_WHAT YOU HAVE TO DO_
Below this line is a set of entries; quote exactly the lines from the line that contains "[cells by family after synthesis]" to the line that contains "5 | 0.0138 |", both lines included.

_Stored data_

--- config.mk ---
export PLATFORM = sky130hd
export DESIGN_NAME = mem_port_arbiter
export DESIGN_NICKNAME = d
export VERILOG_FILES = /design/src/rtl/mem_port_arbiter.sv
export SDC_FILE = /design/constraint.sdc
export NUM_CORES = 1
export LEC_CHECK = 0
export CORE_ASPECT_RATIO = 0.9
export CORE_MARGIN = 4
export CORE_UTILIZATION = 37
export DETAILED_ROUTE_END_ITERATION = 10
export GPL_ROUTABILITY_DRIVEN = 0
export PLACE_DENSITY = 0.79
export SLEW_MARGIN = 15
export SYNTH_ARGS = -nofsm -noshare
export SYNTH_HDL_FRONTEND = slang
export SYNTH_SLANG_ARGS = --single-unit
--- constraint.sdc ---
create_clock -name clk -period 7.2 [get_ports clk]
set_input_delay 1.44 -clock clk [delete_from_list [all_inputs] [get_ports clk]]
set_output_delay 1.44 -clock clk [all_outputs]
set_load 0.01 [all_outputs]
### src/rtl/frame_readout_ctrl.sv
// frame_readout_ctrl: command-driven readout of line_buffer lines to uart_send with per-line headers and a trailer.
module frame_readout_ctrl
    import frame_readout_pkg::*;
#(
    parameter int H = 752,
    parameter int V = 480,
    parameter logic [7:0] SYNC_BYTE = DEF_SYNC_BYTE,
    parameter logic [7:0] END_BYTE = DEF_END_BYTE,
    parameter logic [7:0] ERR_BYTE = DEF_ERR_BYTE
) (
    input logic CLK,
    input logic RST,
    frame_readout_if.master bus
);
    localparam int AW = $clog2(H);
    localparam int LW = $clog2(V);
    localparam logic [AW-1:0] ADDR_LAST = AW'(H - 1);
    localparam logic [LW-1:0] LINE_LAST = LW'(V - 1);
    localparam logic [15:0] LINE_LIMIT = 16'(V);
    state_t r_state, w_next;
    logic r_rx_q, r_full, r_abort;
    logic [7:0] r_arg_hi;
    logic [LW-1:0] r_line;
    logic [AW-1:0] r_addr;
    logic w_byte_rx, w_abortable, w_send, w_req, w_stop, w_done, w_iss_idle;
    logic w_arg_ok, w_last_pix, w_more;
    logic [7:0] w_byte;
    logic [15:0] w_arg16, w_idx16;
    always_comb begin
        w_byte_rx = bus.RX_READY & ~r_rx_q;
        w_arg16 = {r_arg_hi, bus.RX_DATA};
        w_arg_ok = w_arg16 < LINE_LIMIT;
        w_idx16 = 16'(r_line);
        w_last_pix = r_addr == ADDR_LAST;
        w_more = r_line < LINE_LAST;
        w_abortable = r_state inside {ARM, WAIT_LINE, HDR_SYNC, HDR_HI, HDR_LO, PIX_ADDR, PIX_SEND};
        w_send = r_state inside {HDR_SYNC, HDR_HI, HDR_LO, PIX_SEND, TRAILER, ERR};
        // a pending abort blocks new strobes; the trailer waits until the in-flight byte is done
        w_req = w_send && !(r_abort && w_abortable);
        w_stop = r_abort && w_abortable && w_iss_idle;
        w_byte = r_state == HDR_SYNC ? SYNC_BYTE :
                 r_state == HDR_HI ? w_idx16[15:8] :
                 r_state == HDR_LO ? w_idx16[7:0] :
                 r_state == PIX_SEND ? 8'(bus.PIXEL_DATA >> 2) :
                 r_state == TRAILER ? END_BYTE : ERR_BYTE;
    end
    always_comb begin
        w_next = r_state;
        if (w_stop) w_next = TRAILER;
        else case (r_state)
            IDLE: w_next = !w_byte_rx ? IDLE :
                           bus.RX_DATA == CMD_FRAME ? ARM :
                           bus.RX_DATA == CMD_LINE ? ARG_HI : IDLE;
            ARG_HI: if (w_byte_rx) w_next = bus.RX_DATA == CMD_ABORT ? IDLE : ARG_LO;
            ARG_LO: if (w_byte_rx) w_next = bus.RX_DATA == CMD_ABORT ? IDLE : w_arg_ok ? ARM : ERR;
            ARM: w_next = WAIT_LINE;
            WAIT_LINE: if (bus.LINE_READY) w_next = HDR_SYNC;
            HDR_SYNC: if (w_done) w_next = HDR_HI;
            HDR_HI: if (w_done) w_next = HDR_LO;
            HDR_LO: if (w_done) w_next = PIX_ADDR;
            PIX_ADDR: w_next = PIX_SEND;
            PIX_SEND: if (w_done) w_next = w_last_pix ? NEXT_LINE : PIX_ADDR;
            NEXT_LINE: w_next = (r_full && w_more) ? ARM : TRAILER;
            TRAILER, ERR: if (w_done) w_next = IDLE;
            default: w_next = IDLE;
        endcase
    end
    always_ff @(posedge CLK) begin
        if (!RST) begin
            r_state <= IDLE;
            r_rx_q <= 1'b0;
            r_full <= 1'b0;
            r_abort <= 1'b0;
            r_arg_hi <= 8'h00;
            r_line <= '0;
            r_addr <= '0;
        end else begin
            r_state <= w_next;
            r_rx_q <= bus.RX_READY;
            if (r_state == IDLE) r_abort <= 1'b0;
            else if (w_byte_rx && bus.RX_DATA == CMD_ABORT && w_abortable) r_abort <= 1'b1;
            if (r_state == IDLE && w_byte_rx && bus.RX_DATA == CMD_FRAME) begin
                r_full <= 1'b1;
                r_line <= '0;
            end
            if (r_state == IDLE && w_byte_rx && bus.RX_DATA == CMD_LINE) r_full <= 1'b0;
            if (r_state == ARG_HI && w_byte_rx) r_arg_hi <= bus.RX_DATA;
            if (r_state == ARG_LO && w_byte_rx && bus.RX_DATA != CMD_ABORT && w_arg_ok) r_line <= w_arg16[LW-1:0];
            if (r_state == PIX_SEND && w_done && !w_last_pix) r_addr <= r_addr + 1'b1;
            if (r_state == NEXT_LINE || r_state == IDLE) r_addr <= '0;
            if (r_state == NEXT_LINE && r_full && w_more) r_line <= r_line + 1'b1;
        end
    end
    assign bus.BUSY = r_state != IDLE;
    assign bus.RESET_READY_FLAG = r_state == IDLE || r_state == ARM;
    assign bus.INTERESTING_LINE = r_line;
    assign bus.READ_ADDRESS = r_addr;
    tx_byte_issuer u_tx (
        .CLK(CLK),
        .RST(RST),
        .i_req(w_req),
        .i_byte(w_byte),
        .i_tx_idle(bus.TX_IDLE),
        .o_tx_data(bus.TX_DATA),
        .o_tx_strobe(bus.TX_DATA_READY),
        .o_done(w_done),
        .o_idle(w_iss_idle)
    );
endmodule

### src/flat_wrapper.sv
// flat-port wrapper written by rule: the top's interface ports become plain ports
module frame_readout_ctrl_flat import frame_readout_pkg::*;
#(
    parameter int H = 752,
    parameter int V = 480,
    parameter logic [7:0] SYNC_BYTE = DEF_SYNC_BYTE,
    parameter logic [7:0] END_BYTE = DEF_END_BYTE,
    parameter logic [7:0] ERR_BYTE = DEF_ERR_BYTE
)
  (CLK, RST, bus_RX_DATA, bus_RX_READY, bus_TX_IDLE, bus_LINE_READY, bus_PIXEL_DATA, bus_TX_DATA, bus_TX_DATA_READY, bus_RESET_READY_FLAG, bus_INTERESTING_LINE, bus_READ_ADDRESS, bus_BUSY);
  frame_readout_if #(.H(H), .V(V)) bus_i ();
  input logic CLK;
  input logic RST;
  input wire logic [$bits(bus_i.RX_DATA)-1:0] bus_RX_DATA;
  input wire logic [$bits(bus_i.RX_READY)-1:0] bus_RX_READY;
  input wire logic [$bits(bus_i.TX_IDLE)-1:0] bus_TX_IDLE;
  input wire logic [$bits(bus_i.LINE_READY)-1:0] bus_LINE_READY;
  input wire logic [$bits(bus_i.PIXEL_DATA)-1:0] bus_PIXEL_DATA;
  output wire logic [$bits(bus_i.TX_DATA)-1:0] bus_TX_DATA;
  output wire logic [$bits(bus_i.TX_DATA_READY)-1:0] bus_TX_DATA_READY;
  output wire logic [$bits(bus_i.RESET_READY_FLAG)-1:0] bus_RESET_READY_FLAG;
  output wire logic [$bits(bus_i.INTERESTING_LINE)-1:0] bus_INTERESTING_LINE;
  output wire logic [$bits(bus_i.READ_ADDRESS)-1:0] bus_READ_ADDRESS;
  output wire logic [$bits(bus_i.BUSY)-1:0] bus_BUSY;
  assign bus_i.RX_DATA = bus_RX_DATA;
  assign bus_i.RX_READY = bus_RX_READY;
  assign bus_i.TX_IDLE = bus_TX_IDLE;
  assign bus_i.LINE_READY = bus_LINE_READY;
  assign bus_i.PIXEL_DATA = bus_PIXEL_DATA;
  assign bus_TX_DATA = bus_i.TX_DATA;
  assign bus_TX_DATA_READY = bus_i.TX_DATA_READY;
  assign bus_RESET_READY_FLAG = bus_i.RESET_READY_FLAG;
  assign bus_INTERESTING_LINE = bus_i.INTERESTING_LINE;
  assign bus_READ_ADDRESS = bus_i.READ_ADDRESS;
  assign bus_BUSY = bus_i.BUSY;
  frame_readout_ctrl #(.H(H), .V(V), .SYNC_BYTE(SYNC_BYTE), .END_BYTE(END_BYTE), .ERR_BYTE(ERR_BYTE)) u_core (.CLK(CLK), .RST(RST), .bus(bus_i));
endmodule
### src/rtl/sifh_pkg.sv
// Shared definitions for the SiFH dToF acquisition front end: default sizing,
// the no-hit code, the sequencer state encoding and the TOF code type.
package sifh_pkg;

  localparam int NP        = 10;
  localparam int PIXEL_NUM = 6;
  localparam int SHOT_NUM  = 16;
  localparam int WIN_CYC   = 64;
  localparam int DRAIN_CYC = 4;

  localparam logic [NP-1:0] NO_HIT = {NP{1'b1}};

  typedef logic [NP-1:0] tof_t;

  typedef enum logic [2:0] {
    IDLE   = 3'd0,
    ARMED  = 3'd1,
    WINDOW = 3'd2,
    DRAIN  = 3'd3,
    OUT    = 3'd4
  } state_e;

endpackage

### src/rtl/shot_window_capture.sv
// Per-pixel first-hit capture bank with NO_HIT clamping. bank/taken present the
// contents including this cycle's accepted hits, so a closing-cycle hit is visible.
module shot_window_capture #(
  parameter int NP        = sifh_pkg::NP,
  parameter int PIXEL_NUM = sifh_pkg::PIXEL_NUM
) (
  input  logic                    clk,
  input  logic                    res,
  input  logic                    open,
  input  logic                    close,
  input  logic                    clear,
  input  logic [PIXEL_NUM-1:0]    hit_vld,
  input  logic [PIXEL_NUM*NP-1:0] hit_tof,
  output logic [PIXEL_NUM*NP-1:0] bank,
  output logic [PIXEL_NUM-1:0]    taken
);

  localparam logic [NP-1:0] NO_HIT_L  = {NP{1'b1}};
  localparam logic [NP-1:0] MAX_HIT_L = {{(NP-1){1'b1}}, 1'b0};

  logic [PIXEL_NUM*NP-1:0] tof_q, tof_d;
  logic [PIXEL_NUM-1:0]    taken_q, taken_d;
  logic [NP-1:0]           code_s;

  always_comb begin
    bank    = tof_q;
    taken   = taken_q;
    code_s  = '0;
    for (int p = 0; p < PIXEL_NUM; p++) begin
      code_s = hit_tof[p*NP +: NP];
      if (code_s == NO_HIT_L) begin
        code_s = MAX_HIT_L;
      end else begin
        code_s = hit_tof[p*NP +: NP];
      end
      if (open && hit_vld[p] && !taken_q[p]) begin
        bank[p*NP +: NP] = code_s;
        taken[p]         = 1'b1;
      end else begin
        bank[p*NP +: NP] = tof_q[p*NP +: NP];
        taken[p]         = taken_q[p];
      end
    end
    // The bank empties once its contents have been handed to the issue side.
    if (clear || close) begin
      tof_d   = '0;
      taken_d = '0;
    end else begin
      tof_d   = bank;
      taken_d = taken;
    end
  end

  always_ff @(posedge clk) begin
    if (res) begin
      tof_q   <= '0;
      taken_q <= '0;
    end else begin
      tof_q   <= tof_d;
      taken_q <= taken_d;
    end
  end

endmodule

* * *

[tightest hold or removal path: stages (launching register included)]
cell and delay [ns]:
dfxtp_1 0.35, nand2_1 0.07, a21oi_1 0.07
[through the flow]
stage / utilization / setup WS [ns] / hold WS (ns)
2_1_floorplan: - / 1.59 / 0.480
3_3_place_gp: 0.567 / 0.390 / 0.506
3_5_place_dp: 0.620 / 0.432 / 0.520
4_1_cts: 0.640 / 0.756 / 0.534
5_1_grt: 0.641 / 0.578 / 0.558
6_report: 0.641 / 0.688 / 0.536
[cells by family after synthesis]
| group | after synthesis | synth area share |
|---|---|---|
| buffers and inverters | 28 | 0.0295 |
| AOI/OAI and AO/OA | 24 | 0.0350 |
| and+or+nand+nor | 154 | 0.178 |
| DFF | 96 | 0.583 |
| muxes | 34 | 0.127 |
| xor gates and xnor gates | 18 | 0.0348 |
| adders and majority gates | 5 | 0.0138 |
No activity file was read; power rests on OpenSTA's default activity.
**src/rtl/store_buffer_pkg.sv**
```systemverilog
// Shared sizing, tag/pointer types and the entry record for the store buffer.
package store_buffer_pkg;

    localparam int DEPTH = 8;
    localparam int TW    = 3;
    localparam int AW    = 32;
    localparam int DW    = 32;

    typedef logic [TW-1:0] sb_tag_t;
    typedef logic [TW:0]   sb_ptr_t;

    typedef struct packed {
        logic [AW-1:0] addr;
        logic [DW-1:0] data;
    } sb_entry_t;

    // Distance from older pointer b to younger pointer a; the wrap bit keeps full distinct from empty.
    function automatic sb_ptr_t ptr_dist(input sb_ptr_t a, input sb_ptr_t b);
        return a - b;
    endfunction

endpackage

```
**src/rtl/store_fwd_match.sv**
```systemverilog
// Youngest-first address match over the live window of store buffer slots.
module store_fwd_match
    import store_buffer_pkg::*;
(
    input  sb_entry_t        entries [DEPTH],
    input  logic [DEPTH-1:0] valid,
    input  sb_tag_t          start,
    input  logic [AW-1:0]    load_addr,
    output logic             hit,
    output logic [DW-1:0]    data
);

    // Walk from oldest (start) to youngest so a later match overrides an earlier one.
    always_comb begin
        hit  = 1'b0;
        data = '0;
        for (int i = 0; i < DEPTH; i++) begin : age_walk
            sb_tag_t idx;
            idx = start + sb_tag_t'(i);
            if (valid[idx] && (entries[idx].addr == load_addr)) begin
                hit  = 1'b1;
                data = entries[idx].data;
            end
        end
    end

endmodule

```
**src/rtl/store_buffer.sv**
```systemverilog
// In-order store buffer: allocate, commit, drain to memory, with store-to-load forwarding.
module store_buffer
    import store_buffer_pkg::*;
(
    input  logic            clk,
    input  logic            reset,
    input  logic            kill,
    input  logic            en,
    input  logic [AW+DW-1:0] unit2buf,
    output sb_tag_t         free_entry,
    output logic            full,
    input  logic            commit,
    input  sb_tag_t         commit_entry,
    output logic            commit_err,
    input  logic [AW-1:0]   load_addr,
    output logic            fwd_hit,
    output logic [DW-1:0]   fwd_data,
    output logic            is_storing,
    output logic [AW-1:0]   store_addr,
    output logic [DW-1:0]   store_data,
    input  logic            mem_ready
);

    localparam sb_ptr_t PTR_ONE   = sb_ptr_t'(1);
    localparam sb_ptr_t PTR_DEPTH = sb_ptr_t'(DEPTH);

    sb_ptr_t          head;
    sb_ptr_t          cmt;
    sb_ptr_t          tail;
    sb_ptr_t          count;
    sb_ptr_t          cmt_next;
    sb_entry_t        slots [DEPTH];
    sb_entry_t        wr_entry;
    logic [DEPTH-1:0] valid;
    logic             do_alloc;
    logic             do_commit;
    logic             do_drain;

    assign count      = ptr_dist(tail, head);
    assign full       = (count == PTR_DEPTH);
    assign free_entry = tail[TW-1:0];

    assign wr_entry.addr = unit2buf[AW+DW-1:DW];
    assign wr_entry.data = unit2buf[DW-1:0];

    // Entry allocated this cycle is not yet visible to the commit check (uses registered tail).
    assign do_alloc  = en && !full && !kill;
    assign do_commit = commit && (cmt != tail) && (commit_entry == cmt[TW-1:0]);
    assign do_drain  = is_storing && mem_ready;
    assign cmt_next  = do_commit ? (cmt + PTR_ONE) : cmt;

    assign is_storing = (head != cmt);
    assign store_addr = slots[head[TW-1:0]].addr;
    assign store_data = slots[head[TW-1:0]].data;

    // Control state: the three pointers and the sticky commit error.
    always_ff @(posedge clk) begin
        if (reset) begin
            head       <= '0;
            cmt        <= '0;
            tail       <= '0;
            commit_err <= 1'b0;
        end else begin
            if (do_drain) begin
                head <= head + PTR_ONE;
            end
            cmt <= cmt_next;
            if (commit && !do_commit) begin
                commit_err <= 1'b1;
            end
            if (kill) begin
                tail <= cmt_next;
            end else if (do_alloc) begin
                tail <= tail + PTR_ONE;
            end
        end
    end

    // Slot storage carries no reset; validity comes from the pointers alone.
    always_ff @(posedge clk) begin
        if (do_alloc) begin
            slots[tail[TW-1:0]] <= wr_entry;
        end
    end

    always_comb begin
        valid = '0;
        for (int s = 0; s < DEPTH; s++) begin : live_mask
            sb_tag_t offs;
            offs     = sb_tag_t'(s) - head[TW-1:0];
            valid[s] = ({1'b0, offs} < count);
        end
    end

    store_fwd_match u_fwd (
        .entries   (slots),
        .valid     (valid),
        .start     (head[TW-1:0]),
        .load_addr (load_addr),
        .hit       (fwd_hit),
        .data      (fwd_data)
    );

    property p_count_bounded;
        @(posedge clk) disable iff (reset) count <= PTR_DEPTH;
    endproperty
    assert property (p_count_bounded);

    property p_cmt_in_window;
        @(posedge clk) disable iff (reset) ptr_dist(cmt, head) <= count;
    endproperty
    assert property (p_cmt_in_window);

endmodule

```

...

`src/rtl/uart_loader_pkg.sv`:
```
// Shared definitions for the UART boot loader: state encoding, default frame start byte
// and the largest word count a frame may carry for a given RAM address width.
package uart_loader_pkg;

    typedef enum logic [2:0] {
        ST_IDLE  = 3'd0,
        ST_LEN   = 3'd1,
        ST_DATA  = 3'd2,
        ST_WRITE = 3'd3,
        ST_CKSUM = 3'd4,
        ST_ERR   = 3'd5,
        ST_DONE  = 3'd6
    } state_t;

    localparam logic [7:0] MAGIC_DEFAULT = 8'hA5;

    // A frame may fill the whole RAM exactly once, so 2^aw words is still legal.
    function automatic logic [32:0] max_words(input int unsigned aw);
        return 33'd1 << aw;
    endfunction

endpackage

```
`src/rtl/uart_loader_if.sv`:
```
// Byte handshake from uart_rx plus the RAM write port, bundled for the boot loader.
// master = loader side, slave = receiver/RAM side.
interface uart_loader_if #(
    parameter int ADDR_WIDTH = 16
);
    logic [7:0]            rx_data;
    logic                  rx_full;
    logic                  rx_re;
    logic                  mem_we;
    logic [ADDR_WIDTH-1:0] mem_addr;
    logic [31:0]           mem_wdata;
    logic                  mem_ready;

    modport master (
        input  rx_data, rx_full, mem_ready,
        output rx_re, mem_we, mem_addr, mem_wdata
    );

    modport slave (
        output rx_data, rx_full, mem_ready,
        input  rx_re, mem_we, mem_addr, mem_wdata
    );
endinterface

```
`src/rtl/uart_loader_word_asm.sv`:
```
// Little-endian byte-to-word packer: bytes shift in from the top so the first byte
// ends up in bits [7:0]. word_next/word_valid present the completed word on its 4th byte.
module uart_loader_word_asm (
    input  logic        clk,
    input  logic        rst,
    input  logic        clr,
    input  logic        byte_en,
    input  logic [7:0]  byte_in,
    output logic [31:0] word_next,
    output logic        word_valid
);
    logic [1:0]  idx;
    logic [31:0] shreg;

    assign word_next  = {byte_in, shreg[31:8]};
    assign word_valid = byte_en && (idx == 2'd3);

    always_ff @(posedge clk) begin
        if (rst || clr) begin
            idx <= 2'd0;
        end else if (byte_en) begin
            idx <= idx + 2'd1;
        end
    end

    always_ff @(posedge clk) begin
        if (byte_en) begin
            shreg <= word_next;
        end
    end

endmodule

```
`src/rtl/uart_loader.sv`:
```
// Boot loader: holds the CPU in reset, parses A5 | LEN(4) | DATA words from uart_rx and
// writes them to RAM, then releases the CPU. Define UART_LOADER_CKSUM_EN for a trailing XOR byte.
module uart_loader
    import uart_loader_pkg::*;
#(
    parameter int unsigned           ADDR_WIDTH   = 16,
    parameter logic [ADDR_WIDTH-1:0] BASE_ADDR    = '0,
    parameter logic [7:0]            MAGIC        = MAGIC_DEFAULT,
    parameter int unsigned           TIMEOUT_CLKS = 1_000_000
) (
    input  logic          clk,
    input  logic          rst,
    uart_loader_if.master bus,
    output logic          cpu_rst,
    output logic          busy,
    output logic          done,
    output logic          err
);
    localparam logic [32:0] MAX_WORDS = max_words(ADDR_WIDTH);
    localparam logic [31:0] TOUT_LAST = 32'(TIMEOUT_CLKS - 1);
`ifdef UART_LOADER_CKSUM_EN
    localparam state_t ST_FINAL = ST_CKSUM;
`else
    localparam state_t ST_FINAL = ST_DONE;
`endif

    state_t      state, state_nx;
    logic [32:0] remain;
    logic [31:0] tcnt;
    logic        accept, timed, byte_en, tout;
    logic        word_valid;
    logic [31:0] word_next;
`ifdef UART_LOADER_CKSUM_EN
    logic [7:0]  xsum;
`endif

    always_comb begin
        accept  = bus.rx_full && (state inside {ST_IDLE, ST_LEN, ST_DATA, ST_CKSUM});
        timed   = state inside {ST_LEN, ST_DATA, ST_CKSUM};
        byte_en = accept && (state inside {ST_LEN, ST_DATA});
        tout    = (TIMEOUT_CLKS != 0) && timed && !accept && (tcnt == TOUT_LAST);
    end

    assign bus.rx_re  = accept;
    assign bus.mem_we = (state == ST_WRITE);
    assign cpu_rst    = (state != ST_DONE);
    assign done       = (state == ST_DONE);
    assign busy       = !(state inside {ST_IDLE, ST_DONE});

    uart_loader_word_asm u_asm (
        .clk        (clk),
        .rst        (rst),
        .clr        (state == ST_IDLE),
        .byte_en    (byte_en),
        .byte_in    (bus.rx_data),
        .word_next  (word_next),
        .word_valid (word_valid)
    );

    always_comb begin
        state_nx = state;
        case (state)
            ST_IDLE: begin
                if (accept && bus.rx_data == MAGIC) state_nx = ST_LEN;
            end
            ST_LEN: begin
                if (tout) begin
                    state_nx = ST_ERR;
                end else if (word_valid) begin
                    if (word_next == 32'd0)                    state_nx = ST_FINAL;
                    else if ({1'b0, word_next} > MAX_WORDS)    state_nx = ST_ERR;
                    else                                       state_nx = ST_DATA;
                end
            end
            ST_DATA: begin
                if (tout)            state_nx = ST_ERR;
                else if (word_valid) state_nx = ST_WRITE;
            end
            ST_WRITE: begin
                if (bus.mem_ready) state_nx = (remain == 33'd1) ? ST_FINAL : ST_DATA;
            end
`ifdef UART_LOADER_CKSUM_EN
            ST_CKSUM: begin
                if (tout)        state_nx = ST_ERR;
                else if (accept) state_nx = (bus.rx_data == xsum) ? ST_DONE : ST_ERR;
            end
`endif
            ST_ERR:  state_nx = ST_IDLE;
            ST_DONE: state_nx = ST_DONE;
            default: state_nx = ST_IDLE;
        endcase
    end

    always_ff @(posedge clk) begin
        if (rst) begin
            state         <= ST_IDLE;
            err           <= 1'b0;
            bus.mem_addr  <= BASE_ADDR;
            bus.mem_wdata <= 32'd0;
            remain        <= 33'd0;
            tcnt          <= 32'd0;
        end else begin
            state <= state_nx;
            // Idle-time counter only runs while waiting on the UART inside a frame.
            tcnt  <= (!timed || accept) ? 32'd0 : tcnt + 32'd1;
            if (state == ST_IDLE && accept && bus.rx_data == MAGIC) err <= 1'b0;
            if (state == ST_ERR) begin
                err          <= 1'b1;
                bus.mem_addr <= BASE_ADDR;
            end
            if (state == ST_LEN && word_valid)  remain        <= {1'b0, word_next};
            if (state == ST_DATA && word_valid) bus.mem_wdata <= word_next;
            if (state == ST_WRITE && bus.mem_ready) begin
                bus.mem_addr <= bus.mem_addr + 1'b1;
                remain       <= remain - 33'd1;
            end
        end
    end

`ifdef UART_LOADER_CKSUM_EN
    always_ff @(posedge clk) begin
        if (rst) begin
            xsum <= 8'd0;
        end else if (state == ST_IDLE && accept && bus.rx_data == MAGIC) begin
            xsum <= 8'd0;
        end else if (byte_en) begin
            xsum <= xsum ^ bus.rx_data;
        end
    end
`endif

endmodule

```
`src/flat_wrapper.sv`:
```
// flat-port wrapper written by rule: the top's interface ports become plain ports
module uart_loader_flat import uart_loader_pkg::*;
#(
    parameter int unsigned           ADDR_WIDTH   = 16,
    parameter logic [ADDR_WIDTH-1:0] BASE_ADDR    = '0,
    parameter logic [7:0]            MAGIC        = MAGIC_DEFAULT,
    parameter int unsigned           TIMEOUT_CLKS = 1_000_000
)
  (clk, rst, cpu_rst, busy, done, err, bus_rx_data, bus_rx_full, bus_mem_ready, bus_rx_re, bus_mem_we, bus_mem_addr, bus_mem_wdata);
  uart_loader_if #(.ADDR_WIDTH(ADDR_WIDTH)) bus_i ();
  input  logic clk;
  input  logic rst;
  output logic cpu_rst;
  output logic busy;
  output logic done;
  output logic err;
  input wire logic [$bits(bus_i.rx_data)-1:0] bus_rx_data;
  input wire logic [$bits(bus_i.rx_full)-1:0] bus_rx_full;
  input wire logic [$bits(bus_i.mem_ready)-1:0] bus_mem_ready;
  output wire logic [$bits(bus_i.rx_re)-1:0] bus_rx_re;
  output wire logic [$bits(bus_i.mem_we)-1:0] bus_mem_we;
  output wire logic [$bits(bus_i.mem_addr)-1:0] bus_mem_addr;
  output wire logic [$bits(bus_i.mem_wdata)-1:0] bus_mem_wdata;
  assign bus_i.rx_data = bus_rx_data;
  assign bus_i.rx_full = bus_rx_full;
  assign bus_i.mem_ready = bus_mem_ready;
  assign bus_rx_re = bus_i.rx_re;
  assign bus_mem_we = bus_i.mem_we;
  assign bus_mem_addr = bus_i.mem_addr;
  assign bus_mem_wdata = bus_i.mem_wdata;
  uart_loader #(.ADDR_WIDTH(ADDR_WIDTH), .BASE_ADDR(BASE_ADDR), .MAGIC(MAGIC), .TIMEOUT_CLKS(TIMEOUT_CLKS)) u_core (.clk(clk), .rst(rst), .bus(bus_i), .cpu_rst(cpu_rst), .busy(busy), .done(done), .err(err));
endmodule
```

_SOLUTION FOR THIS PROBLEM_
[cells by family after synthesis]
| group | after synthesis | synth area share |
|---|---|---|
| buffers and inverters | 28 | 0.0295 |
| AOI/OAI and AO/OA | 24 | 0.0350 |
| and+or+nand+nor | 154 | 0.178 |
| DFF | 96 | 0.583 |
| muxes | 34 | 0.127 |
| xor gates and xnor gates | 18 | 0.0348 |
| adders and majority gates | 5 | 0.0138 |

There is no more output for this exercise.